第6話 「野菜ルート、芽吹く」
「よし……今日こそ、帰るんだ……!」
まだ日も昇らぬ早朝、厨房裏の倉庫にて、俺は静かに野菜籠の中へ潜り込んでいた。体中にレタス、キャベツ、そしてジャガイモ。頭には慎重にニンジンを添える。
我ながら見事な仕上がりだ。農作物100%──いや、99.3%は野菜に見える自信がある。
「ふっ……完璧だ。これが、最終作戦“野菜ルート”」
あの鎧ガチャ女から逃れるには奇抜な手段しかない。今日、市場に運ばれる荷台に紛れて城の外に出る。目的地は、町外れの“次元のひび割れ”。あそこさえ通れば、元の世界に──コンビニに! 布団に! Wi-Fiに!!
ぐっ……夢がでかすぎて涙が出る。
その時、倉庫の扉が軋む音。誰かが入ってきた。野菜農家風の男性がカゴを軽く持ち上げる。
「おー、これが今日の市場行きか。ちょっと重いな?」
やばい、バレるか!?
「まあ、俺の腰がやばいだけか。最近、冷えると痛むのよね〜」
「わかるわかる、湿布が切れてんだよなあ〜」
助かった……。中年たちの健康トークに救われる命。
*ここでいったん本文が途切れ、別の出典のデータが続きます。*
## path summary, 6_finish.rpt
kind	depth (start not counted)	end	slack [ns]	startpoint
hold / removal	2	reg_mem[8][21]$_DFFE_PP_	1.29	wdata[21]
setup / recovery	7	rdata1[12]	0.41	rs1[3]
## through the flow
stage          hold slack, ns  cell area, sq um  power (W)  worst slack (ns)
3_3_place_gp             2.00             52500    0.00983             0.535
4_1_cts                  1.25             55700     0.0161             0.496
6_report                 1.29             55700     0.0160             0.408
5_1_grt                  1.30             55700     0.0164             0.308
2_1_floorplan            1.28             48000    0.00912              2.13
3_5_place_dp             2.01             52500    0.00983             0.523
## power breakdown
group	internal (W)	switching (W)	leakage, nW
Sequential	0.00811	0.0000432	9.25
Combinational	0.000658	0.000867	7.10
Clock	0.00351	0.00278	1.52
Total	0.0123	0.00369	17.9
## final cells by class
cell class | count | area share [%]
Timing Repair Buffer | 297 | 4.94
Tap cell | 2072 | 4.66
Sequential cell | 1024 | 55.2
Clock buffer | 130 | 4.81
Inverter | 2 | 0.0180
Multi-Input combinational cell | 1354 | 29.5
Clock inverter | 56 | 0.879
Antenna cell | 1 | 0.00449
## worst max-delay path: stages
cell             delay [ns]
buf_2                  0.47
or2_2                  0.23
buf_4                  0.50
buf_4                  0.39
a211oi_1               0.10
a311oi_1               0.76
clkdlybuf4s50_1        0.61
ありがとう、腰痛。
そして、荷台がごとんと揺れた。よし、運ばれている。俺はこのまま、無事外に──!
「──ピラー様ッ!!」
「!?!?!?」
上空から、ズシャアアア! と何かが着地する衝撃音。揺れる馬車。野菜が跳ねる。俺の上に何か重たいものが……ってこれ、鎧の重み!? 馴染みのある声!?
「やはり今日も“野菜のルート”…! “芽吹きの帰還ルート”、ですね!」
屋根の上じゃない、今回は馬車の上だ!鎧ガチャ女!、空からピンポイントで野菜の上に着地しやがった!
「な、なんでお前がここに……!」
「昨晩、ピラー様が“今度は葉物野菜が鍵かもしれない”とおっしゃっていたと風の噂で──」
「言ってねぇし!風の噂って何だよ!!」
「それに、ピラー様。これは間違いなく……自然との融合を目指した新たな神託。きっと“芽吹き”が鍵なのですね。大地に還り、そして目覚め、旅立つ……!」
「違う!違う違う違う!!俺はただ、野菜になりすまして脱出しようと──あぁ、もう言っちゃったよ!!」
「やはり、“芽吹きの真実”をお教えくださるとは……! 私、信仰を深めました!」
リリは両手を合わせて拝み始めた。真顔で。目が潤んでる。何で感動してんのこの人。
「騎士団、到着ー!!」
馬車がガタンと止まった。いつの間にか、城から追いかけてきた騎士団が囲んでいる。リリの信徒たち(?)もいる。
「ピラー様、ご帰還を!」
「帰りたいのは俺の方だよおぉぉぉぉ!!!」
──その夜。
リリの日記より:
本日、ピラー様は自然との調和を実践された。
野菜と同化し、大地に己を委ねる姿に、私は神性を見た。
これこそが、“芽吹きの帰還ルート”。間違いない。
明日は土を掘ってピラー様専用の畑を整えようと思います。
俺の日記:
キャベツの匂いが取れない。
リリが「育苗室も作りましょう」とか言ってて怖い。
そろそろ……本当に帰してくれ……。